■ **WORK REQUEST**
In the data below, one line contains "xor2,5,0.99" and a later one contains "worst max register". Print both, with every line between them, exactly and alone.

Entries taken from a collection
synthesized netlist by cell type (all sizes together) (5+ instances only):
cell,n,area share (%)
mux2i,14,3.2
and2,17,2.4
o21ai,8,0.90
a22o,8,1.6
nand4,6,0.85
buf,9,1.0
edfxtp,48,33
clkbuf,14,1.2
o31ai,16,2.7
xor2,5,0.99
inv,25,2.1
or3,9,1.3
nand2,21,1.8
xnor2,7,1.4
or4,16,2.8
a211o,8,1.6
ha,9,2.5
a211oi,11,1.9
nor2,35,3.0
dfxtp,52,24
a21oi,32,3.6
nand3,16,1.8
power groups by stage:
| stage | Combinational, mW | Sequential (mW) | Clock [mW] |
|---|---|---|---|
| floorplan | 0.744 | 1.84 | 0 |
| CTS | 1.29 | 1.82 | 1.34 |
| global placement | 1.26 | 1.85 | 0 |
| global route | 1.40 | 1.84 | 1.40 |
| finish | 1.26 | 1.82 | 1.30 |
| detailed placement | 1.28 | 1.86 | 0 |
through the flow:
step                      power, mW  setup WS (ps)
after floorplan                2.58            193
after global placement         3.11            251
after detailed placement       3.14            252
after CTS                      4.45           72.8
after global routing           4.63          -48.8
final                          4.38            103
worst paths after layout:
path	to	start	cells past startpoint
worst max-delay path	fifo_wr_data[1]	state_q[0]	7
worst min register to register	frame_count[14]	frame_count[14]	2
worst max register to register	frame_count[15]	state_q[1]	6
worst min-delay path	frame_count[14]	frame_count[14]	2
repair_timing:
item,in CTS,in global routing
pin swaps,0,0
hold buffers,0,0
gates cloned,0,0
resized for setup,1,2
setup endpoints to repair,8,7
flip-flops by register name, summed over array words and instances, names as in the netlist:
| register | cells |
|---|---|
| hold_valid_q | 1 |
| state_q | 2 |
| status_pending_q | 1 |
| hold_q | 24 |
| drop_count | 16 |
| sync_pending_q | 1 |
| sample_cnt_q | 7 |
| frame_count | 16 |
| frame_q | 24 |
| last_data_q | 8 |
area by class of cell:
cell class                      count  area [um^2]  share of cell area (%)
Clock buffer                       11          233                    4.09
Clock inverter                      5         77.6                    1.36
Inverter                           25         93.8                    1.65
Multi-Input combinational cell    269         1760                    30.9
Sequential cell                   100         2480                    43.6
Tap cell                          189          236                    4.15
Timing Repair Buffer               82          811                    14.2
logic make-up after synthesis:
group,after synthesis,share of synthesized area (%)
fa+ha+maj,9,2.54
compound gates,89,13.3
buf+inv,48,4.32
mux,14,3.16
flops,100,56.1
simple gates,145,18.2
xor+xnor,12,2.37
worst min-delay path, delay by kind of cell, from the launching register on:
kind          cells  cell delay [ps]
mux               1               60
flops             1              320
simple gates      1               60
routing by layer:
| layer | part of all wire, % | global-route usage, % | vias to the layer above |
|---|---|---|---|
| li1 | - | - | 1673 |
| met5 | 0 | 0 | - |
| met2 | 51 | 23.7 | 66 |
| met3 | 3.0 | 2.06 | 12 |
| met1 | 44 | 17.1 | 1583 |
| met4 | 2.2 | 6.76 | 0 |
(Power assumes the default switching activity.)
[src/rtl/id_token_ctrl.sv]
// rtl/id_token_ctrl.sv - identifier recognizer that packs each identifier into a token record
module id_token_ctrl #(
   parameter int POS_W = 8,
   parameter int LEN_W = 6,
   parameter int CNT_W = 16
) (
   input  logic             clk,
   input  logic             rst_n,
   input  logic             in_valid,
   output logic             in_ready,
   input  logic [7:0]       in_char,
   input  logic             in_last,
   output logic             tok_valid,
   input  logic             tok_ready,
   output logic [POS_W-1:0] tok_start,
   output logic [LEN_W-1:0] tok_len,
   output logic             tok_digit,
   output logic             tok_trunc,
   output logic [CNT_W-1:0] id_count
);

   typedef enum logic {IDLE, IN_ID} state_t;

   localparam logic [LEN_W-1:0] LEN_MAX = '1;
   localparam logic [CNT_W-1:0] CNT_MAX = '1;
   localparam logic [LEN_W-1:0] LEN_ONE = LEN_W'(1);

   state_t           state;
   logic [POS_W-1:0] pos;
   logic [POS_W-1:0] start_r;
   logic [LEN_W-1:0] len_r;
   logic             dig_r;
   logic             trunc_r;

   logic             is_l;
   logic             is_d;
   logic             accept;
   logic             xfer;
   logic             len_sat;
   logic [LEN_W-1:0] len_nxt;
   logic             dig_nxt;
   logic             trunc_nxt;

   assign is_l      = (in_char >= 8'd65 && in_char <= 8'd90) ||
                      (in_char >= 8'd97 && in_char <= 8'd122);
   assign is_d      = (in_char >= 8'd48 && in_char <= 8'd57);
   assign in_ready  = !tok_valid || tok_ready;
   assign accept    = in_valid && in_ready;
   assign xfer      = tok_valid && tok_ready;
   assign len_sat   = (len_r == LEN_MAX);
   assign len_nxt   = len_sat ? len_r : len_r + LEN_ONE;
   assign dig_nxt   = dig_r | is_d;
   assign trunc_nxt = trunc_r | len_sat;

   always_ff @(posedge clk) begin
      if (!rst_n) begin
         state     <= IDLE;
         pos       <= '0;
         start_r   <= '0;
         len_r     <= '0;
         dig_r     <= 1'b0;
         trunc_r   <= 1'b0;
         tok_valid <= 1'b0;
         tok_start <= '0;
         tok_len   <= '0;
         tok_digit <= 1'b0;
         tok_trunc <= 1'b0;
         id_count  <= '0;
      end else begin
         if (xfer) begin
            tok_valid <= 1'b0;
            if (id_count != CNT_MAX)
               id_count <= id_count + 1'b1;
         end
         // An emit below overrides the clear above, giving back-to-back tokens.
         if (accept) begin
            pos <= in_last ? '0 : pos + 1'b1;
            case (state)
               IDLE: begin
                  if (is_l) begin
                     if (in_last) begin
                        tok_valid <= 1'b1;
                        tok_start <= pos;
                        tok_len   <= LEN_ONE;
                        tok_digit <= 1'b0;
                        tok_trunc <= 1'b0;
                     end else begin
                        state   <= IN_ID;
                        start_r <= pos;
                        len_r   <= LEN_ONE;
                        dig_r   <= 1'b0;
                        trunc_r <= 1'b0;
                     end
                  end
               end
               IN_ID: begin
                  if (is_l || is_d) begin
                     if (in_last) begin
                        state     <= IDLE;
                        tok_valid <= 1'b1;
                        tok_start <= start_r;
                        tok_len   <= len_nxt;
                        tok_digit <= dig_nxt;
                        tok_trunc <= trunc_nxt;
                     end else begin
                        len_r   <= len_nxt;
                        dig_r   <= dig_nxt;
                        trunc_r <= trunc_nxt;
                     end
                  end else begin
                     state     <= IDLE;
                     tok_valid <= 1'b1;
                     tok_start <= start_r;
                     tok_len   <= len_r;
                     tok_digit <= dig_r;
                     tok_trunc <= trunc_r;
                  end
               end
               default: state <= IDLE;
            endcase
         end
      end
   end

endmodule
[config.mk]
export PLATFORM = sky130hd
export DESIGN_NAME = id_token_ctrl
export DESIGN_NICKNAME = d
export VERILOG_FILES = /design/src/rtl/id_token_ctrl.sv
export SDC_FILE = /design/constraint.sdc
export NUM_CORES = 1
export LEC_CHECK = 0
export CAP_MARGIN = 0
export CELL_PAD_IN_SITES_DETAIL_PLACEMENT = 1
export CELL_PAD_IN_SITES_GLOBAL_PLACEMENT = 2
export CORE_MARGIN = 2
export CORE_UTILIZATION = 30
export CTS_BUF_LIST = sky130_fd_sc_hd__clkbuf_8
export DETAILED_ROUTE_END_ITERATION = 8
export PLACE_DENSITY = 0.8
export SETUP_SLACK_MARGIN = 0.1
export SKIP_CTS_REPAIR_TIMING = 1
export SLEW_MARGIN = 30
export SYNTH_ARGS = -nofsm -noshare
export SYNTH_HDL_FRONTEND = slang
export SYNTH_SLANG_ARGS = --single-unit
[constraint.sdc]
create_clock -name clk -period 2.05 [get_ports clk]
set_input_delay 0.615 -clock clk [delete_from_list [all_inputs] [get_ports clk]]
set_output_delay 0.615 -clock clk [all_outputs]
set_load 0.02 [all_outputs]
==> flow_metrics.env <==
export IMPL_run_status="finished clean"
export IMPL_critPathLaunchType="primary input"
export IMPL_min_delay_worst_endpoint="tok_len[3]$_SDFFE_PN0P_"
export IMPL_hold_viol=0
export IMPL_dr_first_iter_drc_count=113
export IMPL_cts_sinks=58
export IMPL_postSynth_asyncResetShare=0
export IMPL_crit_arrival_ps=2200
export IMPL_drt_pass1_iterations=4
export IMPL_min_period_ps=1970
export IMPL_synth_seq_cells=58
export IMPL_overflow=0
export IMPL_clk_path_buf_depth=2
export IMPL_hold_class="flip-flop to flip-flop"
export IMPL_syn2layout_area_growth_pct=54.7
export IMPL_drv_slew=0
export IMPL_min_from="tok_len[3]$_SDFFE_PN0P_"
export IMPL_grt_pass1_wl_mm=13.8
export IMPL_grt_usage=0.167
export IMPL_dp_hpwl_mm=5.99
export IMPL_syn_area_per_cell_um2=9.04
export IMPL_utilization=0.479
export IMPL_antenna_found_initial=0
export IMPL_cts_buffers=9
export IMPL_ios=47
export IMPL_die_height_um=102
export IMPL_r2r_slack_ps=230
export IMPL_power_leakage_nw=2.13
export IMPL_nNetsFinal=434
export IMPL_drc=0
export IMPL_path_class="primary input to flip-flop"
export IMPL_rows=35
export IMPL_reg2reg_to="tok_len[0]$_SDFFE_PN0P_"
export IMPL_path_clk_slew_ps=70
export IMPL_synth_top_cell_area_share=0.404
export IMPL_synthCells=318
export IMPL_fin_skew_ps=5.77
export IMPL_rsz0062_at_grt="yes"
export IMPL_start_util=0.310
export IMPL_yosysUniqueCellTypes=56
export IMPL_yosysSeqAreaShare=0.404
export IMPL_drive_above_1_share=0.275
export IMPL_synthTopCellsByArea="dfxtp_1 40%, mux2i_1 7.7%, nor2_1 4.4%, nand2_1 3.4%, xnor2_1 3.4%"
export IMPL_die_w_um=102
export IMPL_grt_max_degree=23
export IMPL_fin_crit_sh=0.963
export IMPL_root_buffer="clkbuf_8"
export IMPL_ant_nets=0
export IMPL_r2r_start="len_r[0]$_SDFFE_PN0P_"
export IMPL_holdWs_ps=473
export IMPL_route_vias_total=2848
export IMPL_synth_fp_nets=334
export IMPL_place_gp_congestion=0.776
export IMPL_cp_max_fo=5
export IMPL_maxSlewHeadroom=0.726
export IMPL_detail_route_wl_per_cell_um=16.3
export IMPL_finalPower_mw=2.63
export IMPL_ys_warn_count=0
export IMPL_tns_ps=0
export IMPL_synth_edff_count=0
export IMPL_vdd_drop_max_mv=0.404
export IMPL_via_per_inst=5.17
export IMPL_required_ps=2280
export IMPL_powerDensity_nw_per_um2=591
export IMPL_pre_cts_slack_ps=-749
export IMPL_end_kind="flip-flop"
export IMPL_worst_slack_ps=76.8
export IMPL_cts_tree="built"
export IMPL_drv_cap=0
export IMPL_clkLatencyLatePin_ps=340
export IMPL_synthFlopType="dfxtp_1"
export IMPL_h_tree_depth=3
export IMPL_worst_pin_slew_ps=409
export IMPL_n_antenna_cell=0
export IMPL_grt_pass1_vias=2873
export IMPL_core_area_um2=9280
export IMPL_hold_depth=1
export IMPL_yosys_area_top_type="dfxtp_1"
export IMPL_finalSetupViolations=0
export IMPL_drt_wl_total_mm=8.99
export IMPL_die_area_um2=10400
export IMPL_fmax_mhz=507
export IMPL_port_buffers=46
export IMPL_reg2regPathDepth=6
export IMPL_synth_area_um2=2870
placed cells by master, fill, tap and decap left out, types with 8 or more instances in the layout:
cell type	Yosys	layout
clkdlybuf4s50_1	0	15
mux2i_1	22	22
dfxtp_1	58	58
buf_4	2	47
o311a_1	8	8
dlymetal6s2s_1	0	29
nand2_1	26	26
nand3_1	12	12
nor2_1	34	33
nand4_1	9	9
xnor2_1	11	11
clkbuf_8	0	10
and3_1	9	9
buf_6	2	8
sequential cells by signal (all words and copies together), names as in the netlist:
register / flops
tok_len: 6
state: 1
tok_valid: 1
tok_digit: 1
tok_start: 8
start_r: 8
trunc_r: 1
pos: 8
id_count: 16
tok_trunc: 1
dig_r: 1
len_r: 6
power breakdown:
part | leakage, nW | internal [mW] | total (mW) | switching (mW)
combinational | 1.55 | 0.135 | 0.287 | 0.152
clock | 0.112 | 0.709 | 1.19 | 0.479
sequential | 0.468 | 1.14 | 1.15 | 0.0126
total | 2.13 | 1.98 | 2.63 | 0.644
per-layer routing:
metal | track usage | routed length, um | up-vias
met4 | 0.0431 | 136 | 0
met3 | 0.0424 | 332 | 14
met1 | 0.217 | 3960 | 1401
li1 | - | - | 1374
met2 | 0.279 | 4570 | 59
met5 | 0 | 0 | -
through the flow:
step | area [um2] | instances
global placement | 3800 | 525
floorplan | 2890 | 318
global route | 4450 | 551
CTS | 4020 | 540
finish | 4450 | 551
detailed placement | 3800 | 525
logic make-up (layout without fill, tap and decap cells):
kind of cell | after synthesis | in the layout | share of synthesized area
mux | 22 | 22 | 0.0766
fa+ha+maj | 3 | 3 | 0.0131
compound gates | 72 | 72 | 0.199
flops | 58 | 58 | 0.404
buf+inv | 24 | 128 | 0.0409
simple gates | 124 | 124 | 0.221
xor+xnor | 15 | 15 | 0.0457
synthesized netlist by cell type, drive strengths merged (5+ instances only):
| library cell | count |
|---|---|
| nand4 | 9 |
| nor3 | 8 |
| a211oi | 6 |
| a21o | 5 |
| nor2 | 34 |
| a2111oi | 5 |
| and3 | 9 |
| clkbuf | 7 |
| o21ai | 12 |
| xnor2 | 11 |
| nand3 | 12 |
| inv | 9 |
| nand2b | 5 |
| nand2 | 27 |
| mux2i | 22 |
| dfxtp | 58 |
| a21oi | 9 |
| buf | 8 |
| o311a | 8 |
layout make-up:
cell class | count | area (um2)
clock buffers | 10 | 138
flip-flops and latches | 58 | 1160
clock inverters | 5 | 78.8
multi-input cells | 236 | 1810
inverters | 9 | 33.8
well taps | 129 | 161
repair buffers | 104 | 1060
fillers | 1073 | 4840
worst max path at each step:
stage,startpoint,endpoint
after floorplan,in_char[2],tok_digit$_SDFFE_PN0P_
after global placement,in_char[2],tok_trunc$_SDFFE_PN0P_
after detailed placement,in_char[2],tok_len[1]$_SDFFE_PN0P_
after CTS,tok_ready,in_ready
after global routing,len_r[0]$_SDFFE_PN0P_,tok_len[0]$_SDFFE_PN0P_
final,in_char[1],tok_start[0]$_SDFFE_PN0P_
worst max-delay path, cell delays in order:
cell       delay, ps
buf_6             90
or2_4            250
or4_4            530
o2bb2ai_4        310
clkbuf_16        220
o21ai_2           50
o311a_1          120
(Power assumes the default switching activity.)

■ **ANSWER TO THIS PROBLEM**
xor2,5,0.99
inv,25,2.1
or3,9,1.3
nand2,21,1.8
xnor2,7,1.4
or4,16,2.8
a211o,8,1.6
ha,9,2.5
a211oi,11,1.9
nor2,35,3.0
dfxtp,52,24
a21oi,32,3.6
nand3,16,1.8
power groups by stage:
| stage | Combinational, mW | Sequential (mW) | Clock [mW] |
|---|---|---|---|
| floorplan | 0.744 | 1.84 | 0 |
| CTS | 1.29 | 1.82 | 1.34 |
| global placement | 1.26 | 1.85 | 0 |
| global route | 1.40 | 1.84 | 1.40 |
| finish | 1.26 | 1.82 | 1.30 |
| detailed placement | 1.28 | 1.86 | 0 |
through the flow:
step                      power, mW  setup WS (ps)
after floorplan                2.58            193
after global placement         3.11            251
after detailed placement       3.14            252
after CTS                      4.45           72.8
after global routing           4.63          -48.8
final                          4.38            103
worst paths after layout:
path	to	start	cells past startpoint
worst max-delay path	fifo_wr_data[1]	state_q[0]	7
worst min register to register	frame_count[14]	frame_count[14]	2
worst max register to register	frame_count[15]	state_q[1]	6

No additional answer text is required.